* **AVAILABLE DATA**
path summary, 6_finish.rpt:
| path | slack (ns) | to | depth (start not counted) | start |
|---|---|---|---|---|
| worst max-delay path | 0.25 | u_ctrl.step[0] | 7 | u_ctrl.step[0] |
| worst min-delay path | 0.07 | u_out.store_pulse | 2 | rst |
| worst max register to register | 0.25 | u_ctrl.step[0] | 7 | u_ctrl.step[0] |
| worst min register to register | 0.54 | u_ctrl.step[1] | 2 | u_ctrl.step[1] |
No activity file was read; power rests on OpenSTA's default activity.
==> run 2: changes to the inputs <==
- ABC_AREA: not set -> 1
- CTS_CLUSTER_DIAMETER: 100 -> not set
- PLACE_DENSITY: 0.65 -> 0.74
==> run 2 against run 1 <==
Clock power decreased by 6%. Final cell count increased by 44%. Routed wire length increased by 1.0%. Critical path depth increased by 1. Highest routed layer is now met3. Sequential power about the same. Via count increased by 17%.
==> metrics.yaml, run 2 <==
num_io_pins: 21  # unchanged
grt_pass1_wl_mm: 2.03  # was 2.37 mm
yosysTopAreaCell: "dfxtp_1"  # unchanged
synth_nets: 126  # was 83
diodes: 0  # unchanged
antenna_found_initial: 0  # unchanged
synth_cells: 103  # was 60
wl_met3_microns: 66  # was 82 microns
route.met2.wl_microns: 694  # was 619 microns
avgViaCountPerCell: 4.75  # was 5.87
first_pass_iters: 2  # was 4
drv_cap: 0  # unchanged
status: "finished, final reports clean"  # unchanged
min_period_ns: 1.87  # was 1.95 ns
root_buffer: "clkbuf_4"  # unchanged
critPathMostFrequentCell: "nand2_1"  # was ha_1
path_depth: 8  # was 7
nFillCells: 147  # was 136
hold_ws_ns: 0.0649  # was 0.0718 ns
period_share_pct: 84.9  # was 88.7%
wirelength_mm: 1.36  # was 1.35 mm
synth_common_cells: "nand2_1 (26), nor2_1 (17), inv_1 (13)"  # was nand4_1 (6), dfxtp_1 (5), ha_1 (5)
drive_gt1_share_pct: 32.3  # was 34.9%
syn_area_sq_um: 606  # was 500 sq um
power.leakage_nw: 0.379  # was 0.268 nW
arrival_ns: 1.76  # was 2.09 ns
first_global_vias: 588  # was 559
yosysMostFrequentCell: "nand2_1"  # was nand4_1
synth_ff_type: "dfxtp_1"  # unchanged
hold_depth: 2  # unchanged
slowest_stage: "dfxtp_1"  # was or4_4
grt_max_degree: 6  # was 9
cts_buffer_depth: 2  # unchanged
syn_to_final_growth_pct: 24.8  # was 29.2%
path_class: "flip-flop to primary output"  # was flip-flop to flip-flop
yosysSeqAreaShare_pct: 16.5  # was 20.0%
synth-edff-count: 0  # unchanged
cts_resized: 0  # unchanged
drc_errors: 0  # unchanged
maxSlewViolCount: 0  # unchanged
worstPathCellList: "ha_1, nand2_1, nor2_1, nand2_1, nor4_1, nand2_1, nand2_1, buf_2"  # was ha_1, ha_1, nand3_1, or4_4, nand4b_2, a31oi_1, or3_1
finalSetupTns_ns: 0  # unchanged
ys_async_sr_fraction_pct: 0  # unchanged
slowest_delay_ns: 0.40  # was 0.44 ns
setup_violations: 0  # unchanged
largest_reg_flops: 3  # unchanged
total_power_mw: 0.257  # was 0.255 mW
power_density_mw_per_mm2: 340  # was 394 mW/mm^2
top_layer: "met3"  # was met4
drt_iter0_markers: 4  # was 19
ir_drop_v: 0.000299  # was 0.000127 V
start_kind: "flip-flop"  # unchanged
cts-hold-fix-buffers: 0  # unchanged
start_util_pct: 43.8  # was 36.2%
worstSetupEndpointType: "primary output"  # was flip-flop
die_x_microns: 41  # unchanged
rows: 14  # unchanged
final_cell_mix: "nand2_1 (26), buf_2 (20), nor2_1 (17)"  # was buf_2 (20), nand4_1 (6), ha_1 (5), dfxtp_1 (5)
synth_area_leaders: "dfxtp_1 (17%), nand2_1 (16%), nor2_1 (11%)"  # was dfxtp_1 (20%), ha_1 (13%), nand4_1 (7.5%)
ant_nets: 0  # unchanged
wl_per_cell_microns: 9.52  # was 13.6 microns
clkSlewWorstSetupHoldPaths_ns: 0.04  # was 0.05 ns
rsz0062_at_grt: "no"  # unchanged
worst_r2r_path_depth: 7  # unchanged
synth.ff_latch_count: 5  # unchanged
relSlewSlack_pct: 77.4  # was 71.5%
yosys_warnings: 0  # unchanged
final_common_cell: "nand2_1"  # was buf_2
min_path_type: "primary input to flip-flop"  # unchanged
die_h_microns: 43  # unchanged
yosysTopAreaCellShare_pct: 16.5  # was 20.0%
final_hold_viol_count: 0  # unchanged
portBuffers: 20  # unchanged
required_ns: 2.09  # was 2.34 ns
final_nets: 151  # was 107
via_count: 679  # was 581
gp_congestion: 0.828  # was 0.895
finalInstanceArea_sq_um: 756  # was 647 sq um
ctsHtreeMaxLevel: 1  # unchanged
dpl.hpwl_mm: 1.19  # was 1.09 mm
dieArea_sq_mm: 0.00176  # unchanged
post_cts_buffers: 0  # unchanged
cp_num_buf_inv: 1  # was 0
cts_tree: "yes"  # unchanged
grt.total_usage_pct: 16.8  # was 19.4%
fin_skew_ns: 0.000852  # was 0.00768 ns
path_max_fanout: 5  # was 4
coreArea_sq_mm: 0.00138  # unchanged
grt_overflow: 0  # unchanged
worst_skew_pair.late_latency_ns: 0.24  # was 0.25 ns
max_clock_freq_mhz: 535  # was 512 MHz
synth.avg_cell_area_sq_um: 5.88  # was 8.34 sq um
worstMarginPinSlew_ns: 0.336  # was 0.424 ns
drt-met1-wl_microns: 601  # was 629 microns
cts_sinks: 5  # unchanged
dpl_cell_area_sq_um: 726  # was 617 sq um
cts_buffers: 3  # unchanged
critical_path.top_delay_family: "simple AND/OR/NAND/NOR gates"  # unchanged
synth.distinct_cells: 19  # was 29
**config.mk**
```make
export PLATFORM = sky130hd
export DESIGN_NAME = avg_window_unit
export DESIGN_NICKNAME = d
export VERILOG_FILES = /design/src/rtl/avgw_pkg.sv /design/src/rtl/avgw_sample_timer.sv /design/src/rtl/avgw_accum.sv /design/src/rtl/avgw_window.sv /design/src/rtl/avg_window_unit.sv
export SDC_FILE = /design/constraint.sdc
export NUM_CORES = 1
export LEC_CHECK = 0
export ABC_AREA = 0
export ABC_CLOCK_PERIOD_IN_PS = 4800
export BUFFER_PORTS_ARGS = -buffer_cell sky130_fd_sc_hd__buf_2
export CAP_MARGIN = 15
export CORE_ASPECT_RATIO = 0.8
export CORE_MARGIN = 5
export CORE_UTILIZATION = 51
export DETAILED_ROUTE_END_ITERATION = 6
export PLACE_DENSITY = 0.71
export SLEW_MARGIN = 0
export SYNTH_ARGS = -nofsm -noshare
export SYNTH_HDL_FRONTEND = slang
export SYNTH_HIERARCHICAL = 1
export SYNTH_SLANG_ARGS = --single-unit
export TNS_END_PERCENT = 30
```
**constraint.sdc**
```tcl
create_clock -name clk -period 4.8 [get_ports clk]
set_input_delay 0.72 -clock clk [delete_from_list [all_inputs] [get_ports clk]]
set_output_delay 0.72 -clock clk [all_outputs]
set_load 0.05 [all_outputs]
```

...

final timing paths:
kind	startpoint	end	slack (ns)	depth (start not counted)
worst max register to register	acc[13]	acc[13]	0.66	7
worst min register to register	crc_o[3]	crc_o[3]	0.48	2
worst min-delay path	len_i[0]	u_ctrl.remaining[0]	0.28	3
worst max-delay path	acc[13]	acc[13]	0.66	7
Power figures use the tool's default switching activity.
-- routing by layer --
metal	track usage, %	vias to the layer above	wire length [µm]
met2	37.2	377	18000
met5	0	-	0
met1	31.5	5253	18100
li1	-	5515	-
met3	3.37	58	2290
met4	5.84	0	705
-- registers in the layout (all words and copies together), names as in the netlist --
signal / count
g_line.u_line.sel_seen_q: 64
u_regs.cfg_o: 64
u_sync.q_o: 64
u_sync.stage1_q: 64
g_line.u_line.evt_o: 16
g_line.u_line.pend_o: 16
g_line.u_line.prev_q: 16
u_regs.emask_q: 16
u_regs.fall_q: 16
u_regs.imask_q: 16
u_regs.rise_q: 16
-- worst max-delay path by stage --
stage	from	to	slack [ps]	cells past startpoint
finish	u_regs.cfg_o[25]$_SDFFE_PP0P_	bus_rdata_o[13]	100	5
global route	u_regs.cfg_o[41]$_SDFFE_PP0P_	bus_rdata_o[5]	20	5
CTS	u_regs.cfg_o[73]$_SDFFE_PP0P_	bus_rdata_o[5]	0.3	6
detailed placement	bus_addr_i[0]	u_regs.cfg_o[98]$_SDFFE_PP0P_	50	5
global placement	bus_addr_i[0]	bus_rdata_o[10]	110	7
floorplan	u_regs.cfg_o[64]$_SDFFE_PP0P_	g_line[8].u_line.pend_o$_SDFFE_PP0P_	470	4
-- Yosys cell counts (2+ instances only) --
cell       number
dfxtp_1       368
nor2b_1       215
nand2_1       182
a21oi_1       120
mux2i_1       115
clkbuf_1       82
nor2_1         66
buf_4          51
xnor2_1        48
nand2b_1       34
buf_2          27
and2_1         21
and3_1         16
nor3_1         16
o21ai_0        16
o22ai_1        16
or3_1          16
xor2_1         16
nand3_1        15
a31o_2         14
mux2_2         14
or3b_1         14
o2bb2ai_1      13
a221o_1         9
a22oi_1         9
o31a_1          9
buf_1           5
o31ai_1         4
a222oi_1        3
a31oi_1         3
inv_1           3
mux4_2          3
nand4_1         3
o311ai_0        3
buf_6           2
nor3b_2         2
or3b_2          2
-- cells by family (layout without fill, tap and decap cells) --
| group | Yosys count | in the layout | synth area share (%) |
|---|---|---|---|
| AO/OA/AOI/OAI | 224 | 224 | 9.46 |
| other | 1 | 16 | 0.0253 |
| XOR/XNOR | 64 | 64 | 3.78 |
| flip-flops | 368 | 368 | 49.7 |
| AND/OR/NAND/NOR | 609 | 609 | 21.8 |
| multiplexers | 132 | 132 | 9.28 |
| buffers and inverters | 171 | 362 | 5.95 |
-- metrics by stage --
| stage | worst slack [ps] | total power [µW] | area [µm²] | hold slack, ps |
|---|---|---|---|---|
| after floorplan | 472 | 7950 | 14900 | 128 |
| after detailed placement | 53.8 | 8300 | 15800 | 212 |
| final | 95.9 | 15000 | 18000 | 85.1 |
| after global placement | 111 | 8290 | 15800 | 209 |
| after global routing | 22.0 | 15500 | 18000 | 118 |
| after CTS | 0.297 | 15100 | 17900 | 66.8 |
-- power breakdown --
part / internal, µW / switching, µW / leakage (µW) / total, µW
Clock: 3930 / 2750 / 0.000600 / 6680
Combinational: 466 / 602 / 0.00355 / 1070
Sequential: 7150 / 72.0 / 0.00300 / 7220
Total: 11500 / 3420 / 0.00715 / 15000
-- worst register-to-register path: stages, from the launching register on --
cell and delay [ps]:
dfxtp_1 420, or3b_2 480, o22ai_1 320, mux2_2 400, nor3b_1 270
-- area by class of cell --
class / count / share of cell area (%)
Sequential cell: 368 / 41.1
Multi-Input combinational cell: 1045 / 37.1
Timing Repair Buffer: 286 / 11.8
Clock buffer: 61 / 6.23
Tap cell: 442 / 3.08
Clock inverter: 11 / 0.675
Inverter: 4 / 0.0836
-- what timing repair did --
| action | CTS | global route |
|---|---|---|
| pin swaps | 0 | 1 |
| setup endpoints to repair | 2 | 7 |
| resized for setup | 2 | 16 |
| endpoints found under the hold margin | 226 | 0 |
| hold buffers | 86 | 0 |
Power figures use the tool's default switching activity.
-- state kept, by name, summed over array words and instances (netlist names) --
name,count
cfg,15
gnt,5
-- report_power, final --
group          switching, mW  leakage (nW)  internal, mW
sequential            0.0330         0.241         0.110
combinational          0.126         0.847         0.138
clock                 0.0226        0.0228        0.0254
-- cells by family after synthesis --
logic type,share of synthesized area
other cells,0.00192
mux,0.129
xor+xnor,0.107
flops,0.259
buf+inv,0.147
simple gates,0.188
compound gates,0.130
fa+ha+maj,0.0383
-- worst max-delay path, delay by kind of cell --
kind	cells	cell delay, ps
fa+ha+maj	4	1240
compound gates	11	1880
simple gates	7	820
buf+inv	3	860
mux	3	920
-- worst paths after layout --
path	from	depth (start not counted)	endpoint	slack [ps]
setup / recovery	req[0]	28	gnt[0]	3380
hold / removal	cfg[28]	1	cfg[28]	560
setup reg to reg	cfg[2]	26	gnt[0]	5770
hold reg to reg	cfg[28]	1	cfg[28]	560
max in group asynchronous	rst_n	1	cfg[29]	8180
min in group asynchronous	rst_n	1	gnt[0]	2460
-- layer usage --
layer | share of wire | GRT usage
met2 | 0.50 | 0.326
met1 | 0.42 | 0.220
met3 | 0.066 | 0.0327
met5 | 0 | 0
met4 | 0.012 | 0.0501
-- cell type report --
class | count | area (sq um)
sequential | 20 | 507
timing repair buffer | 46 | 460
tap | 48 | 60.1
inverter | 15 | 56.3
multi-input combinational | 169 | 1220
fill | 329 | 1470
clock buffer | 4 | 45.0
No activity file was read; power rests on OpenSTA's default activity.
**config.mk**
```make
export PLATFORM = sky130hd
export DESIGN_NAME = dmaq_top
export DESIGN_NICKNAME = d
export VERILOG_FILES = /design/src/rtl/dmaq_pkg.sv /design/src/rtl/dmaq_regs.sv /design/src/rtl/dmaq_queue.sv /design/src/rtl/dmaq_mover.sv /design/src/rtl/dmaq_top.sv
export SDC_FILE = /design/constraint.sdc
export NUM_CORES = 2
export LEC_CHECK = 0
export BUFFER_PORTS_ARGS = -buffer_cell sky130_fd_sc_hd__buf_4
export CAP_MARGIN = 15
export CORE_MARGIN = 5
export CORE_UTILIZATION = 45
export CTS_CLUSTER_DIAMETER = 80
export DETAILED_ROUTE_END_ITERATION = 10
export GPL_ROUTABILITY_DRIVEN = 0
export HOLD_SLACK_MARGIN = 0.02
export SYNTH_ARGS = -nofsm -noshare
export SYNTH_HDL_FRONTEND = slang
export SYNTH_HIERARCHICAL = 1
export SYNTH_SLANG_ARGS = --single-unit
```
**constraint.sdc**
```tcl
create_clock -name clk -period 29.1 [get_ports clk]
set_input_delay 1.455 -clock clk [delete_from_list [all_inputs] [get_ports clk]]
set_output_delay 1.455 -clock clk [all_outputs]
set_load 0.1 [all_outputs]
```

* **PROBLEM DESCRIPTION**
Please report every line of the records above that contains the word "primary".

* **ANSWER SPACE**
path_class: "flip-flop to primary output"  # was flip-flop to flip-flop
worstSetupEndpointType: "primary output"  # was flip-flop
min_path_type: "primary input to flip-flop"  # unchanged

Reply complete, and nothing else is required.